Stored data entries

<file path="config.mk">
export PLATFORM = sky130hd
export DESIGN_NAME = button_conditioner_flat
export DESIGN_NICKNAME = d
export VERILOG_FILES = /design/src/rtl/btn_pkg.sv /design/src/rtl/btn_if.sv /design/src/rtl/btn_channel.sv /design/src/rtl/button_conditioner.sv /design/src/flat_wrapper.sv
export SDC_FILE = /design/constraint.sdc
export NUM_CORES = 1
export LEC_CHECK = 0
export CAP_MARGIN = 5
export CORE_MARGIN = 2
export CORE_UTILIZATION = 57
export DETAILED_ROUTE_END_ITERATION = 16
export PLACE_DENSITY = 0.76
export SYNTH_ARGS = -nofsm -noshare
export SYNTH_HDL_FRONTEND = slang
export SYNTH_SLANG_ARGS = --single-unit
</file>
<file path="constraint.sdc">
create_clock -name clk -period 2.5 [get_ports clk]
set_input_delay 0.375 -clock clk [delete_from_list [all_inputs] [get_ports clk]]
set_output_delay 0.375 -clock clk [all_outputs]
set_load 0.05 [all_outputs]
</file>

--

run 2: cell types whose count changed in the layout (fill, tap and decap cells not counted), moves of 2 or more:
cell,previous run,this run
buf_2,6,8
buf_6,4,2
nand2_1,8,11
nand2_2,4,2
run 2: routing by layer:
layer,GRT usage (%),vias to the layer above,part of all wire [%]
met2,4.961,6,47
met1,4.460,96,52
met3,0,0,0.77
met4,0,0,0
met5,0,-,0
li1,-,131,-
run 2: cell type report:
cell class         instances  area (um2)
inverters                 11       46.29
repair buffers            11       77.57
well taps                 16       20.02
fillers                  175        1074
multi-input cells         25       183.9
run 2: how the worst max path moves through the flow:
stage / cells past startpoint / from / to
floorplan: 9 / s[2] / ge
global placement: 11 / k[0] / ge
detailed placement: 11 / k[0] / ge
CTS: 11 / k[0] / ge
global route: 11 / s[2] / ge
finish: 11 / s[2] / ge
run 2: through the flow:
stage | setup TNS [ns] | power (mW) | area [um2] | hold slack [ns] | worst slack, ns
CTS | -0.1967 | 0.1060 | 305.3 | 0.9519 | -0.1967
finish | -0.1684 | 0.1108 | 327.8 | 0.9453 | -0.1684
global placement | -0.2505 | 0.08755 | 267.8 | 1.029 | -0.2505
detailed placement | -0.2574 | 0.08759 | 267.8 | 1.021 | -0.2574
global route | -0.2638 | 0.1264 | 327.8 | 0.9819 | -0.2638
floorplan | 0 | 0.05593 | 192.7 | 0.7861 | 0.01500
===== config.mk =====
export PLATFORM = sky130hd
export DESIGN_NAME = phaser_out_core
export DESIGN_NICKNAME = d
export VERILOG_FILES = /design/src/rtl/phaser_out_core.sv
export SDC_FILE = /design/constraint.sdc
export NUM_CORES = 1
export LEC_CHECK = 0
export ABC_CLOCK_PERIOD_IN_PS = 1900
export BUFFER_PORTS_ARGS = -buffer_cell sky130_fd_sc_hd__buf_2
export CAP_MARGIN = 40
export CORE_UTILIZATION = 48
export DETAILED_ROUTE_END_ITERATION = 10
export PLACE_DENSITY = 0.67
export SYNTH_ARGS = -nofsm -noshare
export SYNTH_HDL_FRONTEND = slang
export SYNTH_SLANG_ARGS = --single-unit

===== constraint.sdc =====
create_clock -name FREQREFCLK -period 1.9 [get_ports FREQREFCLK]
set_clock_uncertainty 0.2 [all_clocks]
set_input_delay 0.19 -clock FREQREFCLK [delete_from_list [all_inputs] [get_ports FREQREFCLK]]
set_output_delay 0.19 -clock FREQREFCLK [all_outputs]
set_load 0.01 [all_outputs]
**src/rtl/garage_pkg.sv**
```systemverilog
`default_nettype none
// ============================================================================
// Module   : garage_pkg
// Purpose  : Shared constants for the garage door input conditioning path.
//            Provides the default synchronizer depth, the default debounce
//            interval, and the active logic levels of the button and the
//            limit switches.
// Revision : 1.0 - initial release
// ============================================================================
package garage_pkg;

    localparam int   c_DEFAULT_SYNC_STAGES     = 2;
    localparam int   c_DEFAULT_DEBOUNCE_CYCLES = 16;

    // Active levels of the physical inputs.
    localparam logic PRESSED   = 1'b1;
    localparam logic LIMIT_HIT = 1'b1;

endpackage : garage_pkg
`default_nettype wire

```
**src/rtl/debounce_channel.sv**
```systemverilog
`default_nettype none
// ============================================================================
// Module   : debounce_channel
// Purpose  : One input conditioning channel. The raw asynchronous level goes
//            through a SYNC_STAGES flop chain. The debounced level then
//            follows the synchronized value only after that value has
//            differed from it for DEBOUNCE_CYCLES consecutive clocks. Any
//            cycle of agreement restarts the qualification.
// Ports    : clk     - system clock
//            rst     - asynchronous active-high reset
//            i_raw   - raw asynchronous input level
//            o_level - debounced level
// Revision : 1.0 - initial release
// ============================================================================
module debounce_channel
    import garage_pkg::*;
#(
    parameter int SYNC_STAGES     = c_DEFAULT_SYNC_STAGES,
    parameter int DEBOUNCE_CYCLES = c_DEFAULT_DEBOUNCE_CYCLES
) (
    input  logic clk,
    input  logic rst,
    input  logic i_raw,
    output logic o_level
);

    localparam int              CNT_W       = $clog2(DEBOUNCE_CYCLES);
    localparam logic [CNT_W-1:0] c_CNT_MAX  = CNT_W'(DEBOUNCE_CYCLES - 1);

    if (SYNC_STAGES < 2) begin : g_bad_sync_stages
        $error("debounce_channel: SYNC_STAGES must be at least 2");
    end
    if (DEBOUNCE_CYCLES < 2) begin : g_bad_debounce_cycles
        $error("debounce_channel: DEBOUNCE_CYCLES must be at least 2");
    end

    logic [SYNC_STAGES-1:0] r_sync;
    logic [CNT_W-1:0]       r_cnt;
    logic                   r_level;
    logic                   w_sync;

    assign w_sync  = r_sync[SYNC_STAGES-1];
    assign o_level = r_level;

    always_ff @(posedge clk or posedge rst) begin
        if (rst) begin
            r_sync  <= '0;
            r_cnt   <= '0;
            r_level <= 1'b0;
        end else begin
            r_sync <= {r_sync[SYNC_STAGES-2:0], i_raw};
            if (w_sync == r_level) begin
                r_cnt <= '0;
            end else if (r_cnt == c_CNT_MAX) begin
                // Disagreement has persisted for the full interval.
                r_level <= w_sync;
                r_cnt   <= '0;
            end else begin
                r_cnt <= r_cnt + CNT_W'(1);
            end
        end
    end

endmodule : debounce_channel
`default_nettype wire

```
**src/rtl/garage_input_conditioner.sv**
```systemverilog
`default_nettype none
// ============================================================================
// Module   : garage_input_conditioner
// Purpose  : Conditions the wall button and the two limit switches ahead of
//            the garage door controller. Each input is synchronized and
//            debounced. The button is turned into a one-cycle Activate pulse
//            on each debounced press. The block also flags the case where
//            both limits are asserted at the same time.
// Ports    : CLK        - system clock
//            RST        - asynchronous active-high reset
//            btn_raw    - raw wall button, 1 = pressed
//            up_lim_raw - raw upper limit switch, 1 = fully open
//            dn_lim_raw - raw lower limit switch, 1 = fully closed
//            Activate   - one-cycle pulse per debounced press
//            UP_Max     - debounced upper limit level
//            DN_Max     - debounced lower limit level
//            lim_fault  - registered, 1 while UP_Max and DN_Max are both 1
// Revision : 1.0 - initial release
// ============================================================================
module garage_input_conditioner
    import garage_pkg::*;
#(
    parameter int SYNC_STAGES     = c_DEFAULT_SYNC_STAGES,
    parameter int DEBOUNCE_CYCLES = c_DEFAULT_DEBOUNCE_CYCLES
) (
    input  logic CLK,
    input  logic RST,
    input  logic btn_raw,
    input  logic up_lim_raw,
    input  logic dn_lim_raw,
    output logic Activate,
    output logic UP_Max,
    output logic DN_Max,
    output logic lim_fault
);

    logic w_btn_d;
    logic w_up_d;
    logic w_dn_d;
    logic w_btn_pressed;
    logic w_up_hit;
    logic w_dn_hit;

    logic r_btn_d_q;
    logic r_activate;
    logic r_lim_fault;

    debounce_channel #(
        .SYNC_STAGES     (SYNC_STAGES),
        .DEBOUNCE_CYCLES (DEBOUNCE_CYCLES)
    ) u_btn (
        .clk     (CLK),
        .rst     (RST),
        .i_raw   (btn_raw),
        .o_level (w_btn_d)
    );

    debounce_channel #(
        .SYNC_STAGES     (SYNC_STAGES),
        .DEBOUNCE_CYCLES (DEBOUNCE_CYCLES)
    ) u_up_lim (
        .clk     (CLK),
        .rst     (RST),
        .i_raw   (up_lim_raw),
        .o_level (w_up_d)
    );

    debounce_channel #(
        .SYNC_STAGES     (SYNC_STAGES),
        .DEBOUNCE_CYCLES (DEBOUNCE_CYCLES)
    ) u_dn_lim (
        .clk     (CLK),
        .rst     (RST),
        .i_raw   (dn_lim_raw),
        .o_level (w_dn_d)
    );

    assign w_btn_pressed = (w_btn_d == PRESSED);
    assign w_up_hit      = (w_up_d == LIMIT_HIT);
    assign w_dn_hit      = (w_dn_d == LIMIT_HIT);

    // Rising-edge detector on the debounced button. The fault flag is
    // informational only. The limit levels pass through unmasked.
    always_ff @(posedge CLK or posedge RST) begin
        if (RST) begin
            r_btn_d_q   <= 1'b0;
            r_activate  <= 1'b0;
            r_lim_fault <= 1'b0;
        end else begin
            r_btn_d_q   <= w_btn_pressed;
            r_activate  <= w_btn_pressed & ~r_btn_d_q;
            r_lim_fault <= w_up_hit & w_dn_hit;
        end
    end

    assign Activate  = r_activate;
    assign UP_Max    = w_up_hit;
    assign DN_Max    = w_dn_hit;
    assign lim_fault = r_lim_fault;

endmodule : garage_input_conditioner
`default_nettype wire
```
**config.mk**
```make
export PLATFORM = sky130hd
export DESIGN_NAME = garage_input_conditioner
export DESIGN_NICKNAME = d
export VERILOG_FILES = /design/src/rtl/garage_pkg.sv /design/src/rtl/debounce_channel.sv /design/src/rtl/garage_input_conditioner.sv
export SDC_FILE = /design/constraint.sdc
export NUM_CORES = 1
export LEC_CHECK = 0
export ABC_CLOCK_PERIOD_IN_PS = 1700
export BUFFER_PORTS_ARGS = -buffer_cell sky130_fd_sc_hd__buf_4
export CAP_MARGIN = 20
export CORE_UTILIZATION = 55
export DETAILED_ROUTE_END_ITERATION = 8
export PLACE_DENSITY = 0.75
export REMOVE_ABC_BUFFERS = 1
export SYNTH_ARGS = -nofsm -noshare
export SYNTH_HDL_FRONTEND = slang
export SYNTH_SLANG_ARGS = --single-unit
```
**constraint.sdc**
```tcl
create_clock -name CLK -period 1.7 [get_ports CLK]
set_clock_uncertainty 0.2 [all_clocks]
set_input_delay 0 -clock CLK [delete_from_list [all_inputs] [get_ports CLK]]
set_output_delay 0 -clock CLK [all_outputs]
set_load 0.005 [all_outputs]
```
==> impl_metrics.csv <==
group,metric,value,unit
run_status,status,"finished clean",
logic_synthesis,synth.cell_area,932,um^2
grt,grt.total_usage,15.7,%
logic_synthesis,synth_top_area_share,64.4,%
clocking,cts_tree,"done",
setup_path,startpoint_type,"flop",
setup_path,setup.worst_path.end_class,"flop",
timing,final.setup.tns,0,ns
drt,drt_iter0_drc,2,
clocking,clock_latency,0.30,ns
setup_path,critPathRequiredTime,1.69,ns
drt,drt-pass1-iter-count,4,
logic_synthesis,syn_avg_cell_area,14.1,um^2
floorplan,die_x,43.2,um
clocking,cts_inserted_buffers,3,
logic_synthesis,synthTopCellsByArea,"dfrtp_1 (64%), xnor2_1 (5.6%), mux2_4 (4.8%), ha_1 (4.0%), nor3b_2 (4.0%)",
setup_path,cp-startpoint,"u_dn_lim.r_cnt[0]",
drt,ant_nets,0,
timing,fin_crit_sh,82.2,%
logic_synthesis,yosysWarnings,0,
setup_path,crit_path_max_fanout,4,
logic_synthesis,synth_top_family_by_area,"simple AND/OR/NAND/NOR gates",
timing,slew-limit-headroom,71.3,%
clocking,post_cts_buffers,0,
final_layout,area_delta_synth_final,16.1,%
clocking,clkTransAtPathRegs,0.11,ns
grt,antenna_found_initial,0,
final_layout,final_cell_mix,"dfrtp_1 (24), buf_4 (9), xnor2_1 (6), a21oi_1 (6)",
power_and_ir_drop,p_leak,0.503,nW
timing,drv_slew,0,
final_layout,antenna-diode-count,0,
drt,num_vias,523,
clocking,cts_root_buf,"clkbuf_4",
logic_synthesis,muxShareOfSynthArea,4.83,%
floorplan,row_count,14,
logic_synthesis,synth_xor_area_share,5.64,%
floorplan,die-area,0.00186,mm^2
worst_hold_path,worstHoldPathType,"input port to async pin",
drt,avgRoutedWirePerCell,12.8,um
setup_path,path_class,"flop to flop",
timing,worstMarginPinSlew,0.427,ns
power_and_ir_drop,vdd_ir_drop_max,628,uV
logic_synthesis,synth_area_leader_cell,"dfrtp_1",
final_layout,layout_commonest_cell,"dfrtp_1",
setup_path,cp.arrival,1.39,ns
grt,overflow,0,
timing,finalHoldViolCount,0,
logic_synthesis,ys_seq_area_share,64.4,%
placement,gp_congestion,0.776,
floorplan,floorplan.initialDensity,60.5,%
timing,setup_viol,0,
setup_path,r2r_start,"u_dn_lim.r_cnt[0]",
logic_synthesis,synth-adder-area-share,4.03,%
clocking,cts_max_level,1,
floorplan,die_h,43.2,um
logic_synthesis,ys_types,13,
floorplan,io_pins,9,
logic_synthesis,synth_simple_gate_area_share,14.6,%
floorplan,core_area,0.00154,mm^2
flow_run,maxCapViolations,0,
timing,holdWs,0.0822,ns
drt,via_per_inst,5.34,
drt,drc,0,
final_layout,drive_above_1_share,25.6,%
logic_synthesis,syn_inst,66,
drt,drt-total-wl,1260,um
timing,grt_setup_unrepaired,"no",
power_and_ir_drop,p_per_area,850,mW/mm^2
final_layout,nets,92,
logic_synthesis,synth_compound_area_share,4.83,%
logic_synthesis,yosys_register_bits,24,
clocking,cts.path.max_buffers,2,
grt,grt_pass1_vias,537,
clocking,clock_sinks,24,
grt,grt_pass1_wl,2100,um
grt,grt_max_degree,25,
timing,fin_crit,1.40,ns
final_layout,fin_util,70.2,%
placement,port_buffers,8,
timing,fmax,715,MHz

=== EXERCISE INSTRUCTIONS ===
Copy, exactly and only, the lines above that begin with the one containing "run 2: cell types" and finish with the one containing "met2,4.961,6,47".

=== YOUR RESPONSE ===
run 2: cell types whose count changed in the layout (fill, tap and decap cells not counted), moves of 2 or more:
cell,previous run,this run
buf_2,6,8
buf_6,4,2
nand2_1,8,11
nand2_2,4,2
run 2: routing by layer:
layer,GRT usage (%),vias to the layer above,part of all wire [%]
met2,4.961,6,47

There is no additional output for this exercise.